Your task: In the entries below, find the line with "time: 6.61 ns" and print exactly every line from there up to and including the line with "Cell: 24.67 um", with no other lines.

────────────────────

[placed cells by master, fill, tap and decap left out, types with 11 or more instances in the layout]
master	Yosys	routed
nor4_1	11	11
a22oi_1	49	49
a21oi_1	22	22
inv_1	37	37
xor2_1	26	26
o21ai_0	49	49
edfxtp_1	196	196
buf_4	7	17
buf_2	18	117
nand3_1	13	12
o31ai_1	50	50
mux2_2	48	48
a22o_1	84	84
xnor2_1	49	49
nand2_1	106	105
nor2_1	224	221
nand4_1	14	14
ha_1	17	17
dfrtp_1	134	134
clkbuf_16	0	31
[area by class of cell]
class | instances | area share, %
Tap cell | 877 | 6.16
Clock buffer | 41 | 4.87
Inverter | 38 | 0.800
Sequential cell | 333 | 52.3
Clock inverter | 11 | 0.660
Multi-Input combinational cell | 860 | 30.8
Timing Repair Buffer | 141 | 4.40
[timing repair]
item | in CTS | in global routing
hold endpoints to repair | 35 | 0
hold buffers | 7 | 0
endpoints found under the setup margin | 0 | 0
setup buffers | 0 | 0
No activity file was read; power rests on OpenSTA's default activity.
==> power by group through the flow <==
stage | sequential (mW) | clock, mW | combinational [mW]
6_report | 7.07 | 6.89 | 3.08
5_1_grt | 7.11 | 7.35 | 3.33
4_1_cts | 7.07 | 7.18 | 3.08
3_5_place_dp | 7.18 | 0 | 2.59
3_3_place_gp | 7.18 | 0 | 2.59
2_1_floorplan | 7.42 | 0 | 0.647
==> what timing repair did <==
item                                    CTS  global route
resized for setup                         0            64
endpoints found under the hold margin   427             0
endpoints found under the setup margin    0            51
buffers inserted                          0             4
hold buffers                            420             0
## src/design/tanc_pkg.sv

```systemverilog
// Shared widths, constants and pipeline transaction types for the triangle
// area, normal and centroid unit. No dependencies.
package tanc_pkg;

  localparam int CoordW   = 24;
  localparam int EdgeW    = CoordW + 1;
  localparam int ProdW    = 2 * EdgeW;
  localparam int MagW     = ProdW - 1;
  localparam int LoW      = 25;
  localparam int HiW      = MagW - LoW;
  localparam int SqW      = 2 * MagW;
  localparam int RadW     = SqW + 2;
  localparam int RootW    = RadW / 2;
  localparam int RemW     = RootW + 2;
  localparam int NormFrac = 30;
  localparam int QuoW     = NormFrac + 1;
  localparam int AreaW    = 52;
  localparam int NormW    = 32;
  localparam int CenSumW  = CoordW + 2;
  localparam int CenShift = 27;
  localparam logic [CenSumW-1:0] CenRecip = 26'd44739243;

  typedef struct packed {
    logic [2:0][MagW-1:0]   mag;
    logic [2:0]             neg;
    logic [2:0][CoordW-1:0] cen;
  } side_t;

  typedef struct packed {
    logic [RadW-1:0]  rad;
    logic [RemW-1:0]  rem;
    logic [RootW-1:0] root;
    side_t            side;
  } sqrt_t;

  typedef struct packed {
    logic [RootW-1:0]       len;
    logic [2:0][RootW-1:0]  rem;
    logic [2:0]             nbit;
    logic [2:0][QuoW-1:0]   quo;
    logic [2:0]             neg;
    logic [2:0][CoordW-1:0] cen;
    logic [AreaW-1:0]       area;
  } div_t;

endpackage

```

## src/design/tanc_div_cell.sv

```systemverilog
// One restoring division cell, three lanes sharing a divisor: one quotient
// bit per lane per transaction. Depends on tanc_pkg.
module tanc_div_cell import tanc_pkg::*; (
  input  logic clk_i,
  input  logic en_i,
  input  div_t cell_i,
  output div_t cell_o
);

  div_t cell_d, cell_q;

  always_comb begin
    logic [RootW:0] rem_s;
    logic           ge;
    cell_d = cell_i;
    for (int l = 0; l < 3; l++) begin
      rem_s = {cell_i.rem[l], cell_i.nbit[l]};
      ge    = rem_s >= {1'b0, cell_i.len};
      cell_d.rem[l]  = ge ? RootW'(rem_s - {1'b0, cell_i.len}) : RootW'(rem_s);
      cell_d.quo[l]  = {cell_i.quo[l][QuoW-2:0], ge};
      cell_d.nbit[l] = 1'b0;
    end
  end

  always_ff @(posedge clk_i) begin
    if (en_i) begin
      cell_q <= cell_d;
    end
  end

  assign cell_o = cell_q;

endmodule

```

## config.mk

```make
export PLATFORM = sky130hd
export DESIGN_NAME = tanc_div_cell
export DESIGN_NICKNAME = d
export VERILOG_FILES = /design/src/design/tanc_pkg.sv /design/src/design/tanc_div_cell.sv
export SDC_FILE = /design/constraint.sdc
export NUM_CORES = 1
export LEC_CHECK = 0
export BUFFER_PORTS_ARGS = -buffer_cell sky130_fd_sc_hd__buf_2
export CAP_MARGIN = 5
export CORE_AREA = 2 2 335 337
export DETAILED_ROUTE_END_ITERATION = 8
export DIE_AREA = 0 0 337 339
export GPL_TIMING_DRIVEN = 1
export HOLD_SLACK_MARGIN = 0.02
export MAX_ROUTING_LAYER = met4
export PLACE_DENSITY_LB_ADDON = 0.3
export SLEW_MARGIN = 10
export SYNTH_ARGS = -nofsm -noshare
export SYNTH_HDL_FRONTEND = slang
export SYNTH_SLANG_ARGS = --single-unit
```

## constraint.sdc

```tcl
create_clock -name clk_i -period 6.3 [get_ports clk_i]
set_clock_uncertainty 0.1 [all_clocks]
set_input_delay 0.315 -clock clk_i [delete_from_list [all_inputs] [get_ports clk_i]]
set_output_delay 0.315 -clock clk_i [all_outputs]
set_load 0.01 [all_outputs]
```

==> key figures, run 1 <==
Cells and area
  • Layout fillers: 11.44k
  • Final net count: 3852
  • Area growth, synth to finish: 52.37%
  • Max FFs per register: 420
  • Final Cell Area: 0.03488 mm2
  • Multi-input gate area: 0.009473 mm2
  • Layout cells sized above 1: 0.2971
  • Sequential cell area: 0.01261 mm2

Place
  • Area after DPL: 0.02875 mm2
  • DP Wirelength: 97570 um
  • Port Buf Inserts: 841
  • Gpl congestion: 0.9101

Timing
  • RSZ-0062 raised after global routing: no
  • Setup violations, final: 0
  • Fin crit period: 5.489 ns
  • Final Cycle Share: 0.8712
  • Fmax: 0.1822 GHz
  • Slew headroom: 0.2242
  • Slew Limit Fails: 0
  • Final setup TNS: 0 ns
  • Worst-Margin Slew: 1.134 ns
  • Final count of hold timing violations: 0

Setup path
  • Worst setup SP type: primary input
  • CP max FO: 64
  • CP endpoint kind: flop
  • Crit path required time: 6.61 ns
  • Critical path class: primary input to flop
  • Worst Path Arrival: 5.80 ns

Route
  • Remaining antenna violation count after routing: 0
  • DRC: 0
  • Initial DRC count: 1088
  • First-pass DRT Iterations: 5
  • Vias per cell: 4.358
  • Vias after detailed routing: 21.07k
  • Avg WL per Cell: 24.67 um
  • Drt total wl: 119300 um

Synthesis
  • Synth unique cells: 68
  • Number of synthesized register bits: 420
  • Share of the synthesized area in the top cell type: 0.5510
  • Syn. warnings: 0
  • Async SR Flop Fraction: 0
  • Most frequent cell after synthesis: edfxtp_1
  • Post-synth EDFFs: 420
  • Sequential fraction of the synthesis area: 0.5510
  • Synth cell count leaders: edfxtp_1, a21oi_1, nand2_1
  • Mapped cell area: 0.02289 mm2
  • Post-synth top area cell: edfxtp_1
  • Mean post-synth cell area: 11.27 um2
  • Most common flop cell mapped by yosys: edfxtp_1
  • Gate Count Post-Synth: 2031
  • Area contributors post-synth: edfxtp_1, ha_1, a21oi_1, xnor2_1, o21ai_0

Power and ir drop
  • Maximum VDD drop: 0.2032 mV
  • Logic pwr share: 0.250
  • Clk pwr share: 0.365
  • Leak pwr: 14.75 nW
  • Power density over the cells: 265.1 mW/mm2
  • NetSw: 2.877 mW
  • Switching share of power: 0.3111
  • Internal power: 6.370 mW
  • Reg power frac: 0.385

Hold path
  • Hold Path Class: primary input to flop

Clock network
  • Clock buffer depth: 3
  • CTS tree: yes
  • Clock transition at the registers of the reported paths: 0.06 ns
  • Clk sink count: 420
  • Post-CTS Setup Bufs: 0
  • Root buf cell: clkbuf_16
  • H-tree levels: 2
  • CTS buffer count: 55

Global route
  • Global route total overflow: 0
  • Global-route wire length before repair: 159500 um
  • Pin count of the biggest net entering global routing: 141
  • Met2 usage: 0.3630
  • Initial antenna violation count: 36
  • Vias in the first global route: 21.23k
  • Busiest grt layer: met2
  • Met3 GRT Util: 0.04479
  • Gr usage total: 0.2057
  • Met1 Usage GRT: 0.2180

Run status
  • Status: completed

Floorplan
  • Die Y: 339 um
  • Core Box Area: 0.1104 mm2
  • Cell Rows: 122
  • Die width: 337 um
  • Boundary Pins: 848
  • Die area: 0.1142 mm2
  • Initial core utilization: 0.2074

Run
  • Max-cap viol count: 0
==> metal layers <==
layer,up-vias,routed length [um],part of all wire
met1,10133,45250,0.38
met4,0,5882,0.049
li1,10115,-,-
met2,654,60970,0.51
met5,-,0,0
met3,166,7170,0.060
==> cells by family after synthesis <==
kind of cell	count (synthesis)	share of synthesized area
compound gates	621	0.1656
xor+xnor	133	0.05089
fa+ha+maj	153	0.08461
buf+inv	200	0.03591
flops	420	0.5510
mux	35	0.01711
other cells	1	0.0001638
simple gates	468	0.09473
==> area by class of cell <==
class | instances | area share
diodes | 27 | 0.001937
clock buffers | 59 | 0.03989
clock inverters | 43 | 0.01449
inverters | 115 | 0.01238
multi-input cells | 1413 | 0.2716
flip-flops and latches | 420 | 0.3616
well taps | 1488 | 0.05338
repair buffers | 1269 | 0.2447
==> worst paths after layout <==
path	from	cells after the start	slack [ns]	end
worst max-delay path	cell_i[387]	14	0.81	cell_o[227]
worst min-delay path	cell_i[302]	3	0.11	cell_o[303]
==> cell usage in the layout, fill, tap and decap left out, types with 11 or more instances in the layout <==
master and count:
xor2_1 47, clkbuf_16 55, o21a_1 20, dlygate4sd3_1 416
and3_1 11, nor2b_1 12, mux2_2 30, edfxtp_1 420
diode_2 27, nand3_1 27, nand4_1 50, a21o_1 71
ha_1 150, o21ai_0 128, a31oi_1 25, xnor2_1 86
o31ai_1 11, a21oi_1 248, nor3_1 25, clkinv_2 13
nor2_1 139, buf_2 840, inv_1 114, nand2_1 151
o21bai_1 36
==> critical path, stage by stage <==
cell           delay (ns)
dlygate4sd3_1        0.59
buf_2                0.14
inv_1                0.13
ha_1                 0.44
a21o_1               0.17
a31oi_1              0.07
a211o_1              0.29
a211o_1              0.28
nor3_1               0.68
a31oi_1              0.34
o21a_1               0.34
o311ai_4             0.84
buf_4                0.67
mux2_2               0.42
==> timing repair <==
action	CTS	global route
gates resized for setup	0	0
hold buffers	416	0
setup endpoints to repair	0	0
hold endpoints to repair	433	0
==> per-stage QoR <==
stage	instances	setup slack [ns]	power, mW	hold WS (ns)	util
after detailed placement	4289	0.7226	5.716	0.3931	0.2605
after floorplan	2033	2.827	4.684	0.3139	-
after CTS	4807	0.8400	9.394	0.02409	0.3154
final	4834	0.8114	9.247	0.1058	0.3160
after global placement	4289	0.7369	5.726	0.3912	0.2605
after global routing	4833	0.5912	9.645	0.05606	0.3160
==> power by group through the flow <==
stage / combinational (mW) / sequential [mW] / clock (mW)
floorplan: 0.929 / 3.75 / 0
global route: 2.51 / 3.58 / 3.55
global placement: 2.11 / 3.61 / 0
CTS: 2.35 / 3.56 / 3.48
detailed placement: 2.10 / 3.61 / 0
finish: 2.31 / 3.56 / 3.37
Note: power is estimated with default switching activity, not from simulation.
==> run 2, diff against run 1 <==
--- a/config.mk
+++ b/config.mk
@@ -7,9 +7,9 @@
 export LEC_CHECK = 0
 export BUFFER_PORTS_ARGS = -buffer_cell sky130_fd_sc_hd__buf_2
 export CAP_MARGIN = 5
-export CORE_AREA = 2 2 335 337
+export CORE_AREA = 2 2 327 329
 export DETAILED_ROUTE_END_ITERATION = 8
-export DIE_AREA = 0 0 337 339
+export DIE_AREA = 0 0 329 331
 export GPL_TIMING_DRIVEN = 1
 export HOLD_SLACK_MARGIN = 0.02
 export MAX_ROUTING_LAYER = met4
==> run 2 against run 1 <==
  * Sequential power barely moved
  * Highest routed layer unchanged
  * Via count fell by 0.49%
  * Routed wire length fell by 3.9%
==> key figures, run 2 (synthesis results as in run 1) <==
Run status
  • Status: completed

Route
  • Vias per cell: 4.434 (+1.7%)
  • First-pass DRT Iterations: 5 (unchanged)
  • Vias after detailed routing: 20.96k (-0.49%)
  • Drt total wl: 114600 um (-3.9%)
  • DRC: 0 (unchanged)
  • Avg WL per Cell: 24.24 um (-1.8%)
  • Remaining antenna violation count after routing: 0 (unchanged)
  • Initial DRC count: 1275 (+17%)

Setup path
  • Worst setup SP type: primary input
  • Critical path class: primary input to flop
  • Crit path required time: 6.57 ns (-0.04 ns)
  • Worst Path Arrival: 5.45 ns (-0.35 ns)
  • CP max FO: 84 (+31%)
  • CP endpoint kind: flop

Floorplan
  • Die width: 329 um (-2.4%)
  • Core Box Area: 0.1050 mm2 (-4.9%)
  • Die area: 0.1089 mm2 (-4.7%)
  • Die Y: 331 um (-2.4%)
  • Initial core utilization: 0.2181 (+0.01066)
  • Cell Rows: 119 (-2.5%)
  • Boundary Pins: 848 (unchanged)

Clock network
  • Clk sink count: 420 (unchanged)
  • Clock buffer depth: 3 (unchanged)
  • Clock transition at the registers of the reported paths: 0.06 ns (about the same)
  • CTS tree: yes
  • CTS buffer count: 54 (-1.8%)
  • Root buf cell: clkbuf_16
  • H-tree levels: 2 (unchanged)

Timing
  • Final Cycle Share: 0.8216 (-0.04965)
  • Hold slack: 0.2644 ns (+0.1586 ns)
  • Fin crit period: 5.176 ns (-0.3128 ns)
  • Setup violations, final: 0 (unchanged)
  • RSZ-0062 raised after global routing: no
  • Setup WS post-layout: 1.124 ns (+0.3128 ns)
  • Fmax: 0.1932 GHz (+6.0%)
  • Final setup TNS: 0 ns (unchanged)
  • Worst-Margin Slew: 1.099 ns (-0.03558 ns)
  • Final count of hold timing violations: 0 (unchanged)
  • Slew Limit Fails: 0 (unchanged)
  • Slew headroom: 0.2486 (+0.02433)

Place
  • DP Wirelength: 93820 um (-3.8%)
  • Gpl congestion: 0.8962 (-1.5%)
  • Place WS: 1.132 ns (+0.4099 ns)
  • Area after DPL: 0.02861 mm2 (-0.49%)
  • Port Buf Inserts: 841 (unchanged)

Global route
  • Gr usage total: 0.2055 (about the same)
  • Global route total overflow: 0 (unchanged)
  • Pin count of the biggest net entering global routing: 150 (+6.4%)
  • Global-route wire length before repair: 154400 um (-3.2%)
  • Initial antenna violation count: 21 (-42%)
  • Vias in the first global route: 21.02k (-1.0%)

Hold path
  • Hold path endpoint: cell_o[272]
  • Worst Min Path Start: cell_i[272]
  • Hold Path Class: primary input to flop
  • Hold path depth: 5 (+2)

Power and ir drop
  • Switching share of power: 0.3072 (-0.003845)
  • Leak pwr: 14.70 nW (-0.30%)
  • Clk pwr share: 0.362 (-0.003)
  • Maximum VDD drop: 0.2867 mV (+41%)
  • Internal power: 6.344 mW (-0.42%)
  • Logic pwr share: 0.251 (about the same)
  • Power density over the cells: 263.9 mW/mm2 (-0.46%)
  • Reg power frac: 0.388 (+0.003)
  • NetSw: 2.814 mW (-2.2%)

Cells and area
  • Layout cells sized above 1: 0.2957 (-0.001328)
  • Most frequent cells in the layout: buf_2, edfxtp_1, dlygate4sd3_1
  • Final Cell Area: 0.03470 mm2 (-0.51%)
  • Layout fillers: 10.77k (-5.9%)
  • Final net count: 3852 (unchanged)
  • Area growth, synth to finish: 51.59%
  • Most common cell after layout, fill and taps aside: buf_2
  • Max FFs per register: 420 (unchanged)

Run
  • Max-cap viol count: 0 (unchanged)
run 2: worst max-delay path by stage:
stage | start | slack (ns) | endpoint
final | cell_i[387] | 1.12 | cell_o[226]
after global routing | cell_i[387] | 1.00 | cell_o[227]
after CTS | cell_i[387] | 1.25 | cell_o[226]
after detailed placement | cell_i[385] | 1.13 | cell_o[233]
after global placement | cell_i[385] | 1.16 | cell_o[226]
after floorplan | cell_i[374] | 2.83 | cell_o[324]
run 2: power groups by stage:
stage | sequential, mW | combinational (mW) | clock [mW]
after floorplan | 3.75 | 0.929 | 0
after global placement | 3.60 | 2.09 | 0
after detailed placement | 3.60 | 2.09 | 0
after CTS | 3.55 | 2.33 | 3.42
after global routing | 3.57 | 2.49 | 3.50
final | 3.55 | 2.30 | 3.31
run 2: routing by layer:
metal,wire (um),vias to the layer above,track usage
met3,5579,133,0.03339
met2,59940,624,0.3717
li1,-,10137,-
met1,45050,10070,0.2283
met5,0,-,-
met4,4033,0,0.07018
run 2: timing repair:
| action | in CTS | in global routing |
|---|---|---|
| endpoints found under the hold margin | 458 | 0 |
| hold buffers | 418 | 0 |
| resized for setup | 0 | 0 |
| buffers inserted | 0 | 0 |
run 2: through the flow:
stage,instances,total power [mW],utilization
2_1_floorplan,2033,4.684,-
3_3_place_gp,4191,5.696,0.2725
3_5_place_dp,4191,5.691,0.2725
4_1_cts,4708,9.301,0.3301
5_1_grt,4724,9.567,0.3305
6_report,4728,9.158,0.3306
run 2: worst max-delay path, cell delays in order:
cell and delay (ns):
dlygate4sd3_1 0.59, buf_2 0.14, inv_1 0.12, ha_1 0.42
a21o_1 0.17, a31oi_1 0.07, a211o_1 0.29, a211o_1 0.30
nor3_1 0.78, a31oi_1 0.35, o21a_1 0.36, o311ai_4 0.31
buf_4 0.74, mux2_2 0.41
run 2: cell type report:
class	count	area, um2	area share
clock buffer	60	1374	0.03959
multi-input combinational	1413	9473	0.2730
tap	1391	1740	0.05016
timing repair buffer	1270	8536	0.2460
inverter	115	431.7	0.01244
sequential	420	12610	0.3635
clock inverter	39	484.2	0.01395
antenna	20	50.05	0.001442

────────────────────

Result of this task:
  • Crit path required time: 6.61 ns
  • Critical path class: primary input to flop
  • Worst Path Arrival: 5.80 ns

Route
  • Remaining antenna violation count after routing: 0
  • DRC: 0
  • Initial DRC count: 1088
  • First-pass DRT Iterations: 5
  • Vias per cell: 4.358
  • Vias after detailed routing: 21.07k
  • Avg WL per Cell: 24.67 um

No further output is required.